Most recent kernel where this bug did not occur:2.6.17-gentoo-r8 Distribution:Gentoo Hardware Environment:AMD64X2 4800+/Abit AV8/1GB RAM/Ati Radeon 9100 Software Environment:64 bit w. 32 bit compatibility Problem Description: I am also using Gentoo, last working kernel is 2.6.17-gentoo-r8. Kernels 2.6.18-gentoo and vanilla-2.6.19-rc2 do not initialize VIA SATA subsystem properly, the boot ends with kernel panic. The typical message is: sata_via 0000:00:0f.0: routed to hard irq line 2 ata1: SATA max UDMA/133 cmd 0xE000 ctl 0xE102 bmdma 0xE400 irq 18 ata2: SATA max UDMA/133 cmd 0xE200 ctl 0xE302 bmdma 0xE408 irq 18 scsi0 : sata_via ata1: SATA link up 1.5 Gbps (SStatus 113 SControl 300) ata1.00: qc timeout (cmd 0xec) ata1.00: failed to IDENTIFY (I/O error, err_mask=0x4) ata1: SATA link up 1.5 Gbps (SStatus 113 SControl 300) ATA: abnormal status 0xD8 on port 0xE007 scsi1 : sata_via ata2: SATA link up 1.5 Gbps (SStatus 113 SControl 300) ata2.00: qc timeout (cmd 0xec) ata2.00: failed to IDENTIFY (I/O error, err_mask=0x4) ata2: SATA link up 1.5 Gbps (SStatus 113 SControl 300) ATA: abnormal status 0xD8 on port 0xE207 The same situation with kernel params acpi=off and/or noapic, it looks as like as a bug in sata_via driver. No boot attempt is sucessful, it always stops by kernel panic because of inaccesibility of the root system. My hd's and SATA controller are ok., no suspicious messages in smartmon long tests, under 2.6.17-gentoo-r8 everything just works. I already joined the bug 7235, but I was told that my problem is probably not #7235 related. Steps to reproduce: - compile 2.6.18-gentoo or vanilla-2.6.19-rc2 kernel on my system ;-) - boot attempt - it always fails with the mentioned message
Created attachment 9349 [details] dmesg after good boot of 2.6.17-gentoo-r8
Created attachment 9350 [details] dmesg from 'bad' boot of 2.6.18-gentoo
Created attachment 9351 [details] dmesg from 'bad' boot of vanilla-2.6.19-rc2
Created attachment 9352 [details] lspci output
Created attachment 9353 [details] lspci -n output
Created attachment 9354 [details] lspci -v output
I have the same problem with vanilla 2.6.18.1
This patch fixed the problem for me http://marc.theaimsgroup.com/?l=git-commits-head&m=116121959622812&q=raw
I tried the mentioned patch; it did NOT help for me, still the same situation.

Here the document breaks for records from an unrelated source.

==> run H <==
==> flow/design.v <==
module cordicMagPh
   #(parameter integer N        = 13,  
     parameter integer XY_WIDTH = 18)  
    (input  wire                           clk,
     input  wire                           reset,    
     input  wire                           st,       
     input  wire signed [XY_WIDTH - 1 : 0] xin,      
     input  wire signed [XY_WIDTH - 1 : 0] yin,      
     output reg                            rdy,      
     output wire        [XY_WIDTH - 1 : 0] mag,      
     output wire signed [XY_WIDTH + 1 : 0] ph);      
    localparam integer N_WIDTH = $clog2(N);
    reg signed [XY_WIDTH + 1 : 0] x, y, z;
    reg        [N_WIDTH  - 1 : 0] ni;       
    reg                           qrt;      
    wire signed [XY_WIDTH + 1 : 0] xShift, yShift;
    wire        [XY_WIDTH - 2 : 0] atan;
    reg  signed [XY_WIDTH + 1 : 0] zCnv;
    reg          [XY_WIDTH : 0] a;
    reg  [2 * XY_WIDTH - 1 : 0] r;
    localparam [1 : 0] ST0 = 2'd0, ST1 = 2'd1, ST2 = 2'd2, ST3 = 2'd3;
    reg [1 : 0] state;
    localparam integer PKG_WIDTH = XY_WIDTH + 1;
    function [63:0] atanLUTlong;
        input integer i;
        begin
            case (i)
                0: atanLUTlong = 64'd2305843009213693952;
                1: atanLUTlong = 64'd1361218612134873344;
                2: atanLUTlong = 64'd719230530580881024;
                3: atanLUTlong = 64'd365092647525521984;
                4: atanLUTlong = 64'd183254791493294816;
                5: atanLUTlong = 64'd91716730292036224;
                6: atanLUTlong = 64'd45869556482713136;
                7: atanLUTlong = 64'd22936177926750896;
                8: atanLUTlong = 64'd11468263948075832;
                9: atanLUTlong = 64'd5734153847876408;
                10: atanLUTlong = 64'd2867079658191484;
                11: atanLUTlong = 64'd1433540170878135;
                12: atanLUTlong = 64'd716770128161890;
                13: atanLUTlong = 64'd358385069421298;
                14: atanLUTlong = 64'd179192535378193;
                15: atanLUTlong = 64'd89596267772540;
                16: atanLUTlong = 64'd44798133896700;
                17: atanLUTlong = 64'd22399066949654;
                18: atanLUTlong = 64'd11199533474990;
                19: atanLUTlong = 64'd5599766737515;
                20: atanLUTlong = 64'd2799883368760;
                21: atanLUTlong = 64'd1399941684380;
                22: atanLUTlong = 64'd699970842190;
                23: atanLUTlong = 64'd349985421095;
                24: atanLUTlong = 64'd174992710548;
                25: atanLUTlong = 64'd87496355274;
                26: atanLUTlong = 64'd43748177637;
                27: atanLUTlong = 64'd21874088818;
                28: atanLUTlong = 64'd10937044409;
                29: atanLUTlong = 64'd5468522205;
                30: atanLUTlong = 64'd2734261102;
                31: atanLUTlong = 64'd1367130551;
                32: atanLUTlong = 64'd683565276;
                33: atanLUTlong = 64'd341782638;
                34: atanLUTlong = 64'd170891319;
                35: atanLUTlong = 64'd85445659;
                36: atanLUTlong = 64'd42722830;
                37: atanLUTlong = 64'd21361415;
                38: atanLUTlong = 64'd10680707;
                39: atanLUTlong = 64'd5340354;
                40: atanLUTlong = 64'd2670177;
                41: atanLUTlong = 64'd1335088;
                42: atanLUTlong = 64'd667544;
                43: atanLUTlong = 64'd333772;
                44: atanLUTlong = 64'd166886;
                45: atanLUTlong = 64'd83443;
                46: atanLUTlong = 64'd41722;
                47: atanLUTlong = 64'd20861;
                48: atanLUTlong = 64'd10430;
                49: atanLUTlong = 64'd5215;
                50: atanLUTlong = 64'd2608;
                51: atanLUTlong = 64'd1304;
                52: atanLUTlong = 64'd652;
                53: atanLUTlong = 64'd326;
                54: atanLUTlong = 64'd163;
                55: atanLUTlong = 64'd81;
                56: atanLUTlong = 64'd41;
                57: atanLUTlong = 64'd20;
                58: atanLUTlong = 64'd10;
                59: atanLUTlong = 64'd5;
                60: atanLUTlong = 64'd3;
                61: atanLUTlong = 64'd1;
                62: atanLUTlong = 64'd1;
                63: atanLUTlong = 64'd0;
                default: atanLUTlong = 64'd0;
            endcase
        end
    endfunction
    function [63:0] coefdLUTlong;
        input integer i;
        begin
            case (i)
                0: coefdLUTlong = 64'd3260954456333195264;
                1: coefdLUTlong = 64'd2916686334356757504;
                2: coefdLUTlong = 64'd2829601372552588288;
                3: coefdLUTlong = 64'd2807750841902562304;
                4: coefdLUTlong = 64'd2802282967498353152;
                5: coefdLUTlong = 64'd2800915666627739136;
                6: coefdLUTlong = 64'd2800573820569637376;
                7: coefdLUTlong = 64'd2800488357751430656;
                8: coefdLUTlong = 64'd2800466991965381120;
                9: coefdLUTlong = 64'd2800461650513774592;
                10: coefdLUTlong = 64'd2800460315150554624;
                11: coefdLUTlong = 64'd2800459981309729792;
                12: coefdLUTlong = 64'd2800459897849522176;
                13: coefdLUTlong = 64'd2800459876984470016;
                14: coefdLUTlong = 64'd2800459871768206848;
                15: coefdLUTlong = 64'd2800459870464141312;
                16: coefdLUTlong = 64'd2800459870138124800;
                17: coefdLUTlong = 64'd2800459870056620544;
                18: coefdLUTlong = 64'd2800459870036244480;
                19: coefdLUTlong = 64'd2800459870031150592;
                20: coefdLUTlong = 64'd2800459870029877248;
                21: coefdLUTlong = 64'd2800459870029558784;
                22: coefdLUTlong = 64'd2800459870029479424;
                23: coefdLUTlong = 64'd2800459870029459456;
                24: coefdLUTlong = 64'd2800459870029454336;
                25: coefdLUTlong = 64'd2800459870029453312;
                default: coefdLUTlong = 64'd0;
            endcase
        end
    endfunction
    localparam integer COEFD_LUT_LONG_SIZE = 26;
    function [PKG_WIDTH - 3 : 0] atanLUTshort;
        input integer i;
        reg [63 : 0] v;
        begin
            v = atanLUTlong(i);
            atanLUTshort = v[61 -: PKG_WIDTH - 2];
        end
    endfunction
    function [PKG_WIDTH - 3 : 0] coefdInit;
        input integer dummy;
        reg [63 : 0] v;
        begin
            if (N - 1 > COEFD_LUT_LONG_SIZE - 1)
                v = coefdLUTlong(COEFD_LUT_LONG_SIZE - 1);
            else
                v = coefdLUTlong(N - 1);
            coefdInit = v[61 -: PKG_WIDTH - 2];
        end
    endfunction
    localparam [PKG_WIDTH - 3 : 0] coefd = coefdInit(0);
    function [PKG_WIDTH - 1 : 0] signalSaturate;
        input [PKG_WIDTH - 1 : 0] x;
        begin
            if (x[PKG_WIDTH - 1 : PKG_WIDTH - 2] == 2'b01) begin
                signalSaturate = {2'b01, {(PKG_WIDTH - 2){1'b0}}};
            end else if (x[PKG_WIDTH - 1 : PKG_WIDTH - 2] == 2'b10) begin
                signalSaturate = {2'b11, {(PKG_WIDTH - 2){1'b0}}};
            end else begin
                signalSaturate = x;
            end
        end
    endfunction
    always @(posedge clk or posedge reset)
    if (reset) begin
        rdy   <= 1'b0;
        x     <= {(XY_WIDTH + 2){1'b0}};
        y     <= {(XY_WIDTH + 2){1'b0}};
        z     <= {(XY_WIDTH + 2){1'b0}};
        ni    <= {N_WIDTH{1'b0}};
        qrt   <= 1'b0;
        state <= ST0;
    end else begin
        if (st) begin  
            rdy <= 1'b0;
            ni  <= {N_WIDTH{1'b0}};  
            if (xin < 0) begin
                x   <= -xin;
                qrt <= 1'b1;
            end else begin  
                x   <= xin;
                qrt <= 1'b0;
            end
            y <= yin;
            state <= ST1;
        end else begin
            case (state)
                ST0: begin
                    rdy <= 1'b1;
                end
                ST1: begin
                    if (y == 0) begin  
                        rdy <= 1'b1;
                        if (~qrt) begin  
                            z <= {(XY_WIDTH + 2){1'b0}};
                        end else begin
                            z <= {2'b01, {XY_WIDTH{1'b0}}};  
                        end
                        state <= ST0;  
                    end else begin  
                        if (y < 0) begin
                            x <= x - y;
                            y <= y + x;
                            z <= -atan;
                        end else begin
                            x <= x + y;
                            y <= y - x;
                            z <= atan;
                        end
                        ni    <= ni + 1'd1;
                        state <= ST2;
                    end
                end
                ST2: begin
                    if (y < 0) begin
                        x <= x - yShift;
                        y <= y + xShift;
                        z <= z - atan;
                    end else begin  
                        x <= x + yShift;
                        y <= y - xShift;
                        z <= z + atan;
                    end
                    if (ni < N - 1) begin  
                        ni    <= ni + 1'd1;
                        state <= ST2;
                    end else begin
                        ni    <= {N_WIDTH{1'b0}};
                        state <= ST3;
                    end
                end
                ST3: begin
                    rdy   <= 1'b1;
                    x     <= {1'b0, r[2 * XY_WIDTH - 1 : XY_WIDTH - 1]};
                    z     <= zCnv;
                    state <= ST0;
                end
            endcase
        end
    end
    assign xShift = x >>> ni;
    assign yShift = y >>> ni;
    assign atan   = atanLUTshort(ni);
    always @(*) begin
        if (x >= 0) begin
            a = x[XY_WIDTH : 0];
        end else begin
            a = {(XY_WIDTH + 1){1'b0}};
        end
        r = a * coefd;
    end
    always @(*) begin
        zCnv = {z[XY_WIDTH + 1], signalSaturate(z[XY_WIDTH : 0])};
        if (~qrt) begin  
            zCnv = zCnv;
        end else begin     
            if (zCnv >= 0) begin
                zCnv = {2'b01, {XY_WIDTH{1'b0}}} - zCnv;  
            end else begin
                zCnv = {2'b11, {XY_WIDTH{1'b0}}} - zCnv;  
            end
        end
    end
    assign mag = x[XY_WIDTH - 1 : 0];
    assign ph  = z;
endmodule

Original report is at http://bugs.gentoo.org/150773
After few weeks my situation remains unchanged; I tried new kernels gentoo-sources-2.6.18-r1, gentoo-sources-2.6.18-r2, gentoo-sources-2.6.18-r3, gentoo-sources-2.6.19 and gentoo-sources-2.6.19-r1. The symptoms are still the same as I wrote above, none of my SATA disks is accessible after a boot attempt with any of the kernels mentioned.

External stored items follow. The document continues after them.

## byte_unit_top
module byte_unit_top (
  input clk,
  input rstn,
  output  [7:0] imem_addr,
  input  [20:0] imem_data,
  output  [7:0] dmem_addr,
  output        dmem_we,
  output [15:0] dmem_wdata,
  input  [15:0] dmem_rdata,
  input  sema_valid_i,  
  input  sema_data_i,   
  output sema_ready_o,  
  input  sema_is_empty_i,  
  output sema_write_o,     
  output sema_data_o,      
  output halted
);
Size: ~2900 cells after synthesis, roughly 490 flip-flops, roughly 79 I/O pins.
export LEC_CHECK = 0
export ABC_AREA = 0
export CAP_MARGIN = 15
export CELL_PAD_IN_SITES_DETAIL_PLACEMENT = 0
export CELL_PAD_IN_SITES_GLOBAL_PLACEMENT = 0
export CORE_MARGIN = 2
export CORE_UTILIZATION = 72
export CTS_CLUSTER_DIAMETER = 71
export CTS_CLUSTER_SIZE = 56
export PLACE_DENSITY_LB_ADDON = 0.01
export SETUP_SLACK_MARGIN = -0.08
export SLEW_MARGIN = 5
export TNS_END_PERCENT = 20
create_clock -name core_clock -period 2.03 [get_ports {clk}]
run.sh (not shown) runs the stock make flow with config.mk's settings and CLKGATE_MAP_FILE=.
The baseline did not get past global routing (GRT-0116).
Rerun with:
Settings changed: ABC_AREA 0 to default, CAP_MARGIN 15 to 0, CELL_PAD_IN_SITES_DETAIL_PLACEMENT 0 to default, CELL_PAD_IN_SITES_GLOBAL_PLACEMENT 0 to default, CORE_UTILIZATION 72 to 69, CTS_CLUSTER_DIAMETER 71 to default, CTS_CLUSTER_SIZE 56 to default, PLACE_DENSITY_LB_ADDON 0.01 to default, SETUP_SLACK_MARGIN -0.08 to default, SLEW_MARGIN 5 to 20, TNS_END_PERCENT 20 to default.
Clock period 2.03 ns to 2.99 ns, I/O delays scaled along.
=> The new run completed and failed the layout checks on negative setup slack; area after synthesis is unchanged; die size grows by 4.3%; synthesized cell count is unchanged.
Rerun with:
Settings changed: CTS_CLUSTER_DIAMETER from default to 101, HOLD_SLACK_MARGIN from default to -0.09.
Clock period 2.99 ns to 2.52 ns, I/O delays scaled along.
Result:
- With this change the flow ended with an error in global routing with ODB-0269
- die area stays the same
- synthesized cell count does not change
- synthesized area does not change
Rerun with:
Settings changed: CTS_CLUSTER_DIAMETER 101 to 93, HOLD_SLACK_MARGIN -0.09 to default.
Clock period 2.52 ns to 2.69 ns, I/O delays scaled along.
After rerunning: The changed run reached the layout checks and failed them: negative setup slack; die area does not change; synthesized area stays the same; synthesized cell count does not change.
Rerun with:
Settings changed: CAP_MARGIN 0 to 20, CORE_UTILIZATION 69 to 70, CTS_CLUSTER_DIAMETER 93 to 94, SETUP_SLACK_MARGIN from default to 0.79.
Clock period 2.69 ns to 3.19 ns, I/O delays scaled along.
Outcome: This time the run did not get past global routing. Area after synthesis does not change. Synthesized cell count does not change. Die size decreases by 1.4%.
Rerun with:
Settings changed: CORE_UTILIZATION 70 to 17, CTS_CLUSTER_DIAMETER 94 to default, SETUP_SLACK_MARGIN 0.79 to default.
Clock period 3.19 ns to 5.74 ns, I/O delays scaled along.
Effect: Now the flow passed the timing, DRC and antenna checks. Area after synthesis does not change. Die area goes up to 4.0 times its value. Synthesized cell count stays the same.

* * *

north:
byte_unit_top again, from the RTL that the note above started with.
==> flow/design.v (excerpt) <==
module byte_unit_top (
  input clk,
  input rstn,
  output  [7:0] imem_addr,
  input  [20:0] imem_data,
  output  [7:0] dmem_addr,
  output        dmem_we,
  output [15:0] dmem_wdata,
  input  [15:0] dmem_rdata,
  input  sema_valid_i,  
  input  sema_data_i,   
  output sema_ready_o,  
  input  sema_is_empty_i,  
  output sema_write_o,     
  output sema_data_o,      
  output halted
);
Settings: LEC_CHECK=0, ABC_AREA=1, CAP_MARGIN=20, CORE_ASPECT_RATIO=0.5, CORE_MARGIN=2, CORE_UTILIZATION=72, CTS_CLUSTER_DIAMETER=364, CTS_CLUSTER_SIZE=95, PLACE_DENSITY=0.36, SETUP_SLACK_MARGIN=0.32, SLEW_MARGIN=20, TNS_END_PERCENT=10; clock period 2.21 ns.
north never completed; the flow aborted with a tool error in global routing.
Setup changes, north to south
==> flow/config.mk <==
export PLATFORM = sky130hd
export DESIGN_NAME = byte_unit_top
export DESIGN_NICKNAME = byte_unit_top
export VERILOG_FILES = /design/flow/design.v
export SDC_FILE = /design/flow/constraint.sdc
export NUM_CORES = 4
export LEC_CHECK = 0
export CAP_MARGIN = 20
export CORE_MARGIN = 2
export CORE_UTILIZATION = 40
export SLEW_MARGIN = 20
==> flow/constraint.sdc <==
create_clock -name core_clock -period 3.9 [get_ports {clk}]
set_input_delay 0.7800 -clock core_clock [delete_from_list [all_inputs] [get_ports {clk}]]
set_output_delay 0.7800 -clock core_clock [all_outputs]
set_load 0.01 [all_outputs]
Both conditions hold for south: the flow ran to the end and the final layout passed the timing, DRC and antenna checks.
The post-synthesis xor/xnor area fraction reported for south is greater than that of north by 0.42 points.
north → south: number of resized instances in the post-cts repair step fell by 477, number of cell instances after yosys synthesis dropped about 30%, register share after synthesis now larger.
From north to south the numbers moved as follows: die size picked up an extra about 70%; share of synthesized area spent on multiplexers higher; die boundary height picked up an extra 85%; adder-cell area share of the yosys netlist saw little to no change.
Looking at placed wire-length estimate, south sits 7.4% below north.
The inputs of east differ from those of south as listed below.
-- flow/config.mk --
<<< south, line 7
export LEC_CHECK = 0
export CAP_MARGIN = 20
export CORE_MARGIN = 2
export CORE_UTILIZATION = 40
export SLEW_MARGIN = 20
>>> east, line 7
export LEC_CHECK = 0
export ABC_AREA = 1
export CAP_MARGIN = 20
export CORE_ASPECT_RATIO = 1.82
export CORE_MARGIN = 2
export CORE_UTILIZATION = 67
export CTS_CLUSTER_DIAMETER = 338
export CTS_CLUSTER_SIZE = 59
export PLACE_DENSITY = 0.35
export SLEW_MARGIN = 20
==> flow/constraint.sdc <==
create_clock -name core_clock -period 5.0 [get_ports {clk}]
set_input_delay 1.0000 -clock core_clock [delete_from_list [all_inputs] [get_ports {clk}]]
set_output_delay 1.0000 -clock core_clock [all_outputs]
set_load 0.01 [all_outputs]
==> results <==
east: GRT-0116 in global routing -> run aborted. Die size: east is under south. Going from south to east, chip area estimate from yosys synthesis grows by 2.3%. When east is set beside south, its routability-driven placement congestion ratio turns out to be 26% larger. Where area after synthesis is concerned, south is better than east. Compared with south, east shows a lower deepest level of the CTS H-tree. south -> east: number of nets at floorplan increased by more than a quarter. Between east and south, it is east whose starting utilization of the core area is higher, by 27 points. Going from south to east, synthesized area per cell shrank by more than a quarter. Summary of the comparison: number of buffers added by the clock tree synthesis step is lower in east, relative to south. south and east ended up with roughly the same number of enable-type register cells in the synthesized netlist.

* * *

Setup of P:
Starting RTL as in the previous note.
clock: 2.17 ns
lec_check: 0
abc_area: 1
cap_margin: 20
core_aspect_ratio: 0.5
core_margin: 2
core_utilization: 72
cts_cluster_diameter: 222
cts_cluster_size: 97
place_density: 0.39
setup_slack_margin: 0.33
slew_margin: 20
tns_end_percent: 5
Flow for P halted at 5_1_grt, error code ODB-0269.
Input-level comparison between Q and P:
Settings: TNS_END_PERCENT removed (was 5); CTS_CLUSTER_SIZE removed (was 97); ABC_AREA removed (was 1); SETUP_SLACK_MARGIN changed from 0.33 to 0.4; CORE_ASPECT_RATIO removed (was 0.5); CORE_UTILIZATION changed from 72 to 62; CTS_CLUSTER_DIAMETER removed (was 222); PLACE_DENSITY removed (was 0.39); the clock period (ns, I/O delays scaled along) changed from 2.17 to 3.45.
--- outcome ---
- Tool error ODB-0269 stopped P during 5_1_grt; no final results.
- Q: PASS, flow complete, no timing, DRC or antenna violations
- Q vs. P: number of distinct library cells after synthesis saw an increase, total setup buffers inserted after CTS saw a decrease.
- Floorplan die height for Q: 72 um up relative to P
- Max post-synthesis average cell area across Q and P: Q
- Cmp Q and P / chip area in the Yosys report / lower: Q
- Q vs P on post-synth net total: Q is the lower one.
### Q -> R
Settings: SETUP_SLACK_MARGIN removed (was 0.4); CORE_UTILIZATION changed from 62 to 30; the clock period (ns, I/O delays scaled along) changed from 3.45 to 3.9.
Sort R and Q by post-synthesis to final-layout area growth, ascending, and Q comes first.
Between Q and R, the flow reports maximum operating frequency decreasing by more than 10%.
The number of optimization iterations in the first detailed-route pass in R sits 1 below the value recorded for Q.
[R] met2 track demand over resource fell 34 points relative to Q
Setup changes, R to S
Settings: TNS_END_PERCENT now 55, previously not set; GPL_ROUTABILITY_DRIVEN now 0, previously not set; CORE_ASPECT_RATIO now 0.87, previously not set; CORE_UTILIZATION now 35, was 30; the clock period (ns, I/O delays scaled along) now 5.0, was 3.9.
[summary]
Clock-buffer cell count shrinks by more than 10% when moving from R to S. Min global-route usage across R and S: R. Sequential share of layout area sits higher in S than in R. Compared to R, S has combinational fraction of the cell area 0.94 points higher. Post-CTS repair timing setup buffer count: S vs R identical. Final period utilization in S is 7.1 points lower than in R. Against R, maximum frequency in S fell by more than 10%. Compared to R, the router laid down less metal wire for S. The critical path depth in cells number comes out higher for S vs R. Any difference in insertion delay at the late pin of the worst-skew pair between S and R is small enough to ignore.

* * *

byte_unit_top again, from the RTL that the note above started with.
make LEC_CHECK=0 ABC_AREA=0 CAP_MARGIN=15 CELL_PAD_IN_SITES_DETAIL_PLACEMENT=0 CELL_PAD_IN_SITES_GLOBAL_PLACEMENT=0 CORE_MARGIN=2 CORE_UTILIZATION=72 CTS_CLUSTER_DIAMETER=353 CTS_CLUSTER_SIZE=24 PLACE_DENSITY_LB_ADDON=0.01 SETUP_SLACK_MARGIN=-0.08 SLEW_MARGIN=5 TNS_END_PERCENT=20 finish   # period 2.03 ns
The first run died in 5_1_grt, error GRT-0116.
Rerun with:
Settings changed: ABC_AREA 0 to unset, CAP_MARGIN 15 to 20, CELL_PAD_IN_SITES_DETAIL_PLACEMENT 0 to unset, CELL_PAD_IN_SITES_GLOBAL_PLACEMENT 0 to unset, CORE_UTILIZATION 72 to 70, CTS_CLUSTER_DIAMETER 353 to 44, CTS_CLUSTER_SIZE 24 to unset, PLACE_DENSITY_LB_ADDON 0.01 to unset, SETUP_SLACK_MARGIN -0.08 to 0.44, SLEW_MARGIN 5 to 20, TNS_END_PERCENT 20 to unset.
Clock period 2.03 ns to 3.31 ns, I/O delays scaled along.
=> With this change the flow completed with no timing, DRC or antenna violations; synthesized cell count is unchanged; area after synthesis is unchanged; die area increases by a few percent.
Rerun with:
Settings changed: CORE_UTILIZATION 70 to 72, CTS_CLUSTER_DIAMETER 44 to 63, SETUP_SLACK_MARGIN 0.44 to unset.
Clock period 3.31 ns to 2.6 ns, I/O delays scaled along.
With this change the flow aborted during 5_1_grt (GRT-0232).
Synthesized cell count stays the same.
Die size falls by 2.7%.
Area after synthesis is unchanged.

* * *

byte_unit_top again, from the RTL that the note above started with.
## byte_unit_top
module byte_unit_top (
  input clk,
  input rstn,
  output  [7:0] imem_addr,
  input  [20:0] imem_data,
  output  [7:0] dmem_addr,
  output        dmem_we,
  output [15:0] dmem_wdata,
  input  [15:0] dmem_rdata,
  input  sema_valid_i,  
  input  sema_data_i,   
  output sema_ready_o,  
  input  sema_is_empty_i,  
  output sema_write_o,     
  output sema_data_o,      
  output halted
);
clock: 3.79 ns
lec_check: 0
abc_area: 1
cap_margin: 15
cell_pad_in_sites_detail_placement: 1
core_margin: 10
core_utilization: 32
max_routing_layer: met5
place_density_lb_addon: 0.27
setup_slack_margin: 0.05
slew_margin: 10
Then changed:
Settings changed: CAP_MARGIN 15 to 20, CELL_PAD_IN_SITES_DETAIL_PLACEMENT 1 to not set, CORE_ASPECT_RATIO set to 1.97, CORE_MARGIN 10 to 2, CORE_UTILIZATION 32 to 67, CTS_CLUSTER_DIAMETER set to 338, CTS_CLUSTER_SIZE set to 59, MAX_ROUTING_LAYER met5 to not set, PLACE_DENSITY set to 0.35, PLACE_DENSITY_LB_ADDON 0.27 to not set, SETUP_SLACK_MARGIN 0.05 to not set, SLEW_MARGIN 10 to 20.
Clock period 3.79 ns to 5.0 ns, I/O delays scaled along.
Result:
- The changed run stopped in global routing (5_1_grt), error GRT-0116
- synthesized area stays the same
- synthesized cell count does not change
- die size goes down by 56%
Then changed:
Settings changed: ABC_AREA 1 to 0, CORE_ASPECT_RATIO 1.97 to 1.17, CORE_MARGIN 2 to 3, CORE_UTILIZATION 67 to 35, CTS_CLUSTER_DIAMETER 338 to 45, CTS_CLUSTER_SIZE 59 to 58, GPL_ROUTABILITY_DRIVEN set to 0, GPL_TIMING_DRIVEN set to 0, HOLD_SLACK_MARGIN set to -0.07, MAX_ROUTING_LAYER set to met5, PLACE_DENSITY 0.35 to not set, SETUP_SLACK_MARGIN set to 0.25, TNS_END_PERCENT set to 50.
- Now the flow completed without violations
- area after synthesis is lower by 2.2%
- die area climbs by 87%
- synthesized cell count decreases by 29%

* * *

04-27:
Starting RTL as in the previous note.
make LEC_CHECK=0 ABC_AREA=1 CAP_MARGIN=5 CELL_PAD_IN_SITES_DETAIL_PLACEMENT=0 CELL_PAD_IN_SITES_GLOBAL_PLACEMENT=0 CORE_MARGIN=2 CORE_UTILIZATION=72 CTS_CLUSTER_DIAMETER=246 CTS_CLUSTER_SIZE=17 GPL_ROUTABILITY_DRIVEN=0 PLACE_DENSITY_LB_ADDON=0.11 SETUP_SLACK_MARGIN=0.66 SLEW_MARGIN=20 finish   # period 2.32 ns
Status: 04-27 FAILED at 5_1_grt (tool error)
The inputs of 09-06 differ from those of 04-27 as listed below.
# 04-27
export LEC_CHECK = 0
export ABC_AREA = 1
export CAP_MARGIN = 5
export CELL_PAD_IN_SITES_DETAIL_PLACEMENT = 0
export CELL_PAD_IN_SITES_GLOBAL_PLACEMENT = 0
export CORE_MARGIN = 2
export CORE_UTILIZATION = 72
export CTS_CLUSTER_DIAMETER = 246
export CTS_CLUSTER_SIZE = 17
export GPL_ROUTABILITY_DRIVEN = 0
export PLACE_DENSITY_LB_ADDON = 0.11
export SETUP_SLACK_MARGIN = 0.66
export SLEW_MARGIN = 20
create_clock -name core_clock -period 2.32 [get_ports {clk}]
# 09-06
export LEC_CHECK = 0
export ABC_AREA = 0
export CAP_MARGIN = 15
export CELL_PAD_IN_SITES_DETAIL_PLACEMENT = 0
export CELL_PAD_IN_SITES_GLOBAL_PLACEMENT = 0
export CORE_MARGIN = 2
export CORE_UTILIZATION = 72
export CTS_CLUSTER_DIAMETER = 353
export CTS_CLUSTER_SIZE = 24
export PLACE_DENSITY_LB_ADDON = 0.01
export SETUP_SLACK_MARGIN = -0.08
export SLEW_MARGIN = 20
create_clock -name core_clock -period 2.03 [get_ports {clk}]
Findings:
09-06 terminated abnormally: 5_1_grt reported GRT-0116. The unique cell type count in the Yosys netlist in 04-27 is 0.57 times that in 09-06. Synthesized chip area reported by yosys, 09-06 and 04-27, lower one = 09-06. In 09-06, the share of synthesized cell area in and-or and or-and compound cells came out 0.45 points below the value in 04-27. 04-27 -> 09-06: synthesized cell count decreased by more than a quarter. Delta(area after synthesis, 09-06 - 04-27) < 0. Against 04-27, buffers inserted during post-CTS setup optimization in 09-06 rose by more than a quarter.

Thanks for your continued interest here. Here's a process you could try which is likely to find the exact buggy commit, but it will probably be quite time consuming for you: http://www.kernel.org/pub/software/scm/git/docs/howto/isolate-bugs-with-bisect.txt You need to start with 2.6.17 as the good kernel and 2.6.18 as the bad one. But, it's not quite that simple: we know that your hardware will *not* work on upstream 2.6.17 or 2.6.18 because of another issue separate to this one: it will fail to quirk the IRQ, i.e. it will not show this message: PCI: VIA IRQ fixup for 0000:00:0f.0, from 11 to 2 So, you need to ensure that one of the quirk fix patches is included in each iteration of kernel that you test with this process. I'd suggest using this one as a safe bet: http://dev.gentoo.org/~dsd/genpatches/trunk/2.6.17/2500_via-irq-quirk-revert.patch I am not sure if you will have to revert that before marking a specific iteration as good or bad (then re-applying it before compiling the next iteration), or if it is safe to leave in place, this is for you to find out ;)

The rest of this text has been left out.